Task details: Among the entries below, extract exactly the lines that run from the one with "## per-layer routing" through the one with "sky130_fd_sc_hd__a21oi_1,739", both ends included.

[[ Provided data, beginning ]]

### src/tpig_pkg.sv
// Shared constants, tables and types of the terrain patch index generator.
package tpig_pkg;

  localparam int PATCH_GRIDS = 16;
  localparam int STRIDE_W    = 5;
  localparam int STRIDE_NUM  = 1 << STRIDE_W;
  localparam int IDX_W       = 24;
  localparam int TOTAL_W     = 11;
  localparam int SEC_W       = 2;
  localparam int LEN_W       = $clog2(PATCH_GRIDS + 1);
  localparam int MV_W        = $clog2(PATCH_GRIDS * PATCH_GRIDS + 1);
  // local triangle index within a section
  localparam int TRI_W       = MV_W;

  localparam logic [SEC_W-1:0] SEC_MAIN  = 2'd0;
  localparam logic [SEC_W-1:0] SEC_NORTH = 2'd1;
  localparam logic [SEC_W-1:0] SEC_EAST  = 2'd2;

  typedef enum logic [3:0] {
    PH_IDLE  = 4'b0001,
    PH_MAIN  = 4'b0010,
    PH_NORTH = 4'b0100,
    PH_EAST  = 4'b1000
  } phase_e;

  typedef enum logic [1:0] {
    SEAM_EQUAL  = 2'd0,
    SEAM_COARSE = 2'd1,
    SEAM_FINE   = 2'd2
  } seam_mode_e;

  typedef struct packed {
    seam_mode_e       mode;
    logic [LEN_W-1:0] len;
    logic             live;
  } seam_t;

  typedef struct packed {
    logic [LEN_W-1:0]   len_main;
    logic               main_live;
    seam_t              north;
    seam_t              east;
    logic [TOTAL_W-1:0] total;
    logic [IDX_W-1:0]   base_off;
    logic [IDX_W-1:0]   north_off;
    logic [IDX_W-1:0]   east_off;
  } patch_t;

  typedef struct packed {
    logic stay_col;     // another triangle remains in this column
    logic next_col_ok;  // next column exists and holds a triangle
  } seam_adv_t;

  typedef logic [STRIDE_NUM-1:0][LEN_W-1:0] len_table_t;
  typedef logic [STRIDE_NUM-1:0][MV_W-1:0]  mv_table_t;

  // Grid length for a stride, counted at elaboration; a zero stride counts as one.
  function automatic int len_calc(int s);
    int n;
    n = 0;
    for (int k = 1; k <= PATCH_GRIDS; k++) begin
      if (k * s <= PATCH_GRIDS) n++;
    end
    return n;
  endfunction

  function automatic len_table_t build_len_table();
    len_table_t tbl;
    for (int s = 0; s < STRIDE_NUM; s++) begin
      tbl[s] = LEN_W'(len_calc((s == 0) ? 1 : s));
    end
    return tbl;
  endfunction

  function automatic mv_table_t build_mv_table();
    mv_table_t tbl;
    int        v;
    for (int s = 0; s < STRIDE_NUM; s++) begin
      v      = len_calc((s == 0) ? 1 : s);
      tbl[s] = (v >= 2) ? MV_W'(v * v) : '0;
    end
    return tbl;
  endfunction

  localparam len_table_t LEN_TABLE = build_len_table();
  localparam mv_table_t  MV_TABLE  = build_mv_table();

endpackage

[[ Provided data, end ]]
[[ Provided data, beginning ]]

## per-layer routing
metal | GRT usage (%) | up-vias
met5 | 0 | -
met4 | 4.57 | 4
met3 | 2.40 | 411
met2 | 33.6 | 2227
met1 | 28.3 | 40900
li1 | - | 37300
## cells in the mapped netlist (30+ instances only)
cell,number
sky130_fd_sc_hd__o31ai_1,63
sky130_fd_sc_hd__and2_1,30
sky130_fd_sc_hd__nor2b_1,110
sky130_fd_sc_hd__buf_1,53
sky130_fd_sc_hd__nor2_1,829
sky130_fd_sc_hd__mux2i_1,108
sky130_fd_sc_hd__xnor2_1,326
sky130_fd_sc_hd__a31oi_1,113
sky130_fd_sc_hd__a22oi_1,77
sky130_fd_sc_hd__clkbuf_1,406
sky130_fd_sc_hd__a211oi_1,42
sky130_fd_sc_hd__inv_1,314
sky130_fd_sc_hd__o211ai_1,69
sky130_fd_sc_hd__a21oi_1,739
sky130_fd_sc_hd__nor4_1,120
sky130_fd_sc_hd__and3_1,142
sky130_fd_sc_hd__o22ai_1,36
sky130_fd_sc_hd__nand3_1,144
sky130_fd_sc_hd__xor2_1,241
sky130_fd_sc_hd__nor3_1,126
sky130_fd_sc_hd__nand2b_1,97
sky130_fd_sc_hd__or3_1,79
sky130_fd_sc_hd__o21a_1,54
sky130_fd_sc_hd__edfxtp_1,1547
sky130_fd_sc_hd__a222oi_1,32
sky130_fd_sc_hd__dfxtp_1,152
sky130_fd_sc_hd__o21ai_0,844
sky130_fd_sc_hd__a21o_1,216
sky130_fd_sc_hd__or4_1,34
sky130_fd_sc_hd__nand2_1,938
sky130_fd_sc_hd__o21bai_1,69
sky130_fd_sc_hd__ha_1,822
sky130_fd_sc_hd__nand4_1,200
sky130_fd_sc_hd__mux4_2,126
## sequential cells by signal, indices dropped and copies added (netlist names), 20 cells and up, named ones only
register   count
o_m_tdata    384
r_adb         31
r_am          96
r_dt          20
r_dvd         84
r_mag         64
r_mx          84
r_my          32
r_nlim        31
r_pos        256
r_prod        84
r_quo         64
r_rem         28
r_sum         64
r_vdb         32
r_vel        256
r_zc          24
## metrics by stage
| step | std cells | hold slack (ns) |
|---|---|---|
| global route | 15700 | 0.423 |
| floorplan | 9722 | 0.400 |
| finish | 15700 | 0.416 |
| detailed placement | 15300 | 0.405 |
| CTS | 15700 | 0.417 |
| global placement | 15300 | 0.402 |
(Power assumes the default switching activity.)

[[ Provided data, end ]]
[[ Provided data, beginning ]]

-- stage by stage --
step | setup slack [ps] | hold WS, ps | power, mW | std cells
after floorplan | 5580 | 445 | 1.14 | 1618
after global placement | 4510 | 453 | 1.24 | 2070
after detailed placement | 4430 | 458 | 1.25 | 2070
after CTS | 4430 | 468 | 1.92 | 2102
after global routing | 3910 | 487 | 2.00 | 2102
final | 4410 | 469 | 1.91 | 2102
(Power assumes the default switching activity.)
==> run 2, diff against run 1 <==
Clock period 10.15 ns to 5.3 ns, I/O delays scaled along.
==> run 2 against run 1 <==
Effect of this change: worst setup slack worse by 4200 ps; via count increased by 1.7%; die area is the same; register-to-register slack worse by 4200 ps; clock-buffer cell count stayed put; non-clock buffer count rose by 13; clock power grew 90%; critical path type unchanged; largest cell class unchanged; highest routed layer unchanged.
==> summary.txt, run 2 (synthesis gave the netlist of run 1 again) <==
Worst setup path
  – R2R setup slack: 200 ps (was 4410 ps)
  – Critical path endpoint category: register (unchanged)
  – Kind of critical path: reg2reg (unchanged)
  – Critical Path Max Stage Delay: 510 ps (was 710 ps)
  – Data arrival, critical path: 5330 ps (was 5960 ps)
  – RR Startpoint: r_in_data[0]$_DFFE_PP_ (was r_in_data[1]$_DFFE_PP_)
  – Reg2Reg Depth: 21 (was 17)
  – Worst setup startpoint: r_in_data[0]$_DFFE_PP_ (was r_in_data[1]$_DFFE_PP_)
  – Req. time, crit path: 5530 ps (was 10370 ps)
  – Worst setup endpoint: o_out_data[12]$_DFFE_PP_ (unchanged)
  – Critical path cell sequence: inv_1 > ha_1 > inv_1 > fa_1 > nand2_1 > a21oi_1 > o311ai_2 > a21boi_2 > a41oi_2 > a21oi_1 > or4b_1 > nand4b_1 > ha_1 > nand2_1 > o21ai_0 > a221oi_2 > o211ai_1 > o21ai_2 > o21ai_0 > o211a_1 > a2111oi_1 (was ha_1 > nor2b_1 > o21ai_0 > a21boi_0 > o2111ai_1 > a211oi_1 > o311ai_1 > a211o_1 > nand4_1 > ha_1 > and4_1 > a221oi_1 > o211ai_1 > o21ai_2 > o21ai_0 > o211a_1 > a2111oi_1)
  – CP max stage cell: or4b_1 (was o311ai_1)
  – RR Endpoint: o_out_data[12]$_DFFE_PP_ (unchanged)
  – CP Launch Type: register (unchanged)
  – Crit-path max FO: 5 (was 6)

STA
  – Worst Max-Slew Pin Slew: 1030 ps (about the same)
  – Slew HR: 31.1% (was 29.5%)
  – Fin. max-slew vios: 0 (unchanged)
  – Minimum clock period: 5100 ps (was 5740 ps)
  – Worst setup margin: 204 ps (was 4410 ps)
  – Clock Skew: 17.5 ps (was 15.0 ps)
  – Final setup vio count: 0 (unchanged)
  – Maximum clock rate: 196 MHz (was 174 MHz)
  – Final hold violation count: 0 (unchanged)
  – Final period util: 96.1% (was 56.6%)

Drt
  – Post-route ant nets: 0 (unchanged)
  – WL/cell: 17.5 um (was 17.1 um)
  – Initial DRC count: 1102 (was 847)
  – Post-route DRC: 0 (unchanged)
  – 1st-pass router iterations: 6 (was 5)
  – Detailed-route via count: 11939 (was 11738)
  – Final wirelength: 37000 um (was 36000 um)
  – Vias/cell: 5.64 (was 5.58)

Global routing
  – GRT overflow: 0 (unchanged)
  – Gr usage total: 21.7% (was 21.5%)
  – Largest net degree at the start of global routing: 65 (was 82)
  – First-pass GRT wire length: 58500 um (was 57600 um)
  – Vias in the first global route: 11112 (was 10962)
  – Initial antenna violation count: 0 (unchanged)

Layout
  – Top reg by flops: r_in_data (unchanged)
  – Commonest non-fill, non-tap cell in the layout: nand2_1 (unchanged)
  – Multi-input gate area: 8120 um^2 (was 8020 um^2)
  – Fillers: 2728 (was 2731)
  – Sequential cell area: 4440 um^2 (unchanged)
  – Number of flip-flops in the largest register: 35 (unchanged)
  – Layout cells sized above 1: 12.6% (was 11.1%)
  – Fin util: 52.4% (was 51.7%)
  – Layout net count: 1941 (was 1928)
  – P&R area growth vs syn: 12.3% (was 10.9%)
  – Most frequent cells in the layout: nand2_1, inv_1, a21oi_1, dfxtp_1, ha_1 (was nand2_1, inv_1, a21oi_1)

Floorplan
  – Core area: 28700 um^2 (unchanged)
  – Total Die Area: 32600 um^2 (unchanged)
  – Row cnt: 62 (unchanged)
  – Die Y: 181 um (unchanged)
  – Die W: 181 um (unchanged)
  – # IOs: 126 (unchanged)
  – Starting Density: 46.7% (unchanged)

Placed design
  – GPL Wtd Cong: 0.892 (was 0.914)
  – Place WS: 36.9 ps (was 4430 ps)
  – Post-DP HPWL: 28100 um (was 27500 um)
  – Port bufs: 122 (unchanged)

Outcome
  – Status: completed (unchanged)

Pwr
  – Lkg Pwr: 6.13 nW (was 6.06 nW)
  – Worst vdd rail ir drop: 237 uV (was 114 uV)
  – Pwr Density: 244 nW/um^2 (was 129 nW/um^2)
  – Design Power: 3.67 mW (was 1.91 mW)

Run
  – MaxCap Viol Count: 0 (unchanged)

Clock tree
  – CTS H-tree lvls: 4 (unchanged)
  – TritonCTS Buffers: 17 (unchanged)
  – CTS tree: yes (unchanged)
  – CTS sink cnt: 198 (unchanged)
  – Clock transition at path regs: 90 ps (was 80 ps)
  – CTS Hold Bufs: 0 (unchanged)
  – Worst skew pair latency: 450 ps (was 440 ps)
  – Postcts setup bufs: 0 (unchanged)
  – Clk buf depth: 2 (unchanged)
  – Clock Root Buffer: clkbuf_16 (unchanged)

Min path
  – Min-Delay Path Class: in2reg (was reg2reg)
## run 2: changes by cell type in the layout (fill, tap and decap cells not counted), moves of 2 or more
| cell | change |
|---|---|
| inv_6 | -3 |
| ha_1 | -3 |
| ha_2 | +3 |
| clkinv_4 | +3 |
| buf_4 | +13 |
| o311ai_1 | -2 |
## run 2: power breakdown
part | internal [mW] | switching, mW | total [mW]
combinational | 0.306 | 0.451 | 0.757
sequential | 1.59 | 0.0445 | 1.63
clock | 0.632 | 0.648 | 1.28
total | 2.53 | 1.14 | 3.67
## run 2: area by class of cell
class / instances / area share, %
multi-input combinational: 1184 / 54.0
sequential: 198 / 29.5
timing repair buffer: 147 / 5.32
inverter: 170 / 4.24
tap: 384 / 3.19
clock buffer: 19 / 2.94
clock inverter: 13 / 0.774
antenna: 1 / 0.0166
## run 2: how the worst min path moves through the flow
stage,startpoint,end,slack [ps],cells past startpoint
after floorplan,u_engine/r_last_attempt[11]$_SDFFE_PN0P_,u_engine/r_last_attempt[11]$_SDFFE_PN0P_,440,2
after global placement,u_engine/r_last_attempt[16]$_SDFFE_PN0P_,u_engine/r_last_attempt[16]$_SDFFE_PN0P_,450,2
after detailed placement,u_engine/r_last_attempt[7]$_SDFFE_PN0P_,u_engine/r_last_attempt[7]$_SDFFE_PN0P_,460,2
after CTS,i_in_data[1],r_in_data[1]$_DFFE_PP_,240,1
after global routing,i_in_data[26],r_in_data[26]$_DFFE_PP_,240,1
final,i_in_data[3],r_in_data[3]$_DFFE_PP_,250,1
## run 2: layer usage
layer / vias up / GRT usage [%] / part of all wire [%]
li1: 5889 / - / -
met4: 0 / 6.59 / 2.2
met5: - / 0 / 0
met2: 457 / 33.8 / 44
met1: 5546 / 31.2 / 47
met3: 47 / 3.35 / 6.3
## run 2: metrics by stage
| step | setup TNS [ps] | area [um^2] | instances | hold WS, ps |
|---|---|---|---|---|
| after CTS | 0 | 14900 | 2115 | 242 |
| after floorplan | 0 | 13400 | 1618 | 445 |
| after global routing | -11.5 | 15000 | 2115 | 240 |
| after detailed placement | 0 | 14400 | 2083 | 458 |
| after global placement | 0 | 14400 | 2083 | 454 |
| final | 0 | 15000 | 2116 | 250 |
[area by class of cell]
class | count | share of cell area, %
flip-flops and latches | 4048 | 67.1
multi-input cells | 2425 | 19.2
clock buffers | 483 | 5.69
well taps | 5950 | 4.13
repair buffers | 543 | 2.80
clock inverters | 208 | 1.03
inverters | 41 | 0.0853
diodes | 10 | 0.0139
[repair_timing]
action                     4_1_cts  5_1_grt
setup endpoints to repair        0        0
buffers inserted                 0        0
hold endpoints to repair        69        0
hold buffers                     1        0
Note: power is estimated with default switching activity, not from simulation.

[[ Provided data, end ]]

Exercise response:
## per-layer routing
metal | GRT usage (%) | up-vias
met5 | 0 | -
met4 | 4.57 | 4
met3 | 2.40 | 411
met2 | 33.6 | 2227
met1 | 28.3 | 40900
li1 | - | 37300
## cells in the mapped netlist (30+ instances only)
cell,number
sky130_fd_sc_hd__o31ai_1,63
sky130_fd_sc_hd__and2_1,30
sky130_fd_sc_hd__nor2b_1,110
sky130_fd_sc_hd__buf_1,53
sky130_fd_sc_hd__nor2_1,829
sky130_fd_sc_hd__mux2i_1,108
sky130_fd_sc_hd__xnor2_1,326
sky130_fd_sc_hd__a31oi_1,113
sky130_fd_sc_hd__a22oi_1,77
sky130_fd_sc_hd__clkbuf_1,406
sky130_fd_sc_hd__a211oi_1,42
sky130_fd_sc_hd__inv_1,314
sky130_fd_sc_hd__o211ai_1,69
sky130_fd_sc_hd__a21oi_1,739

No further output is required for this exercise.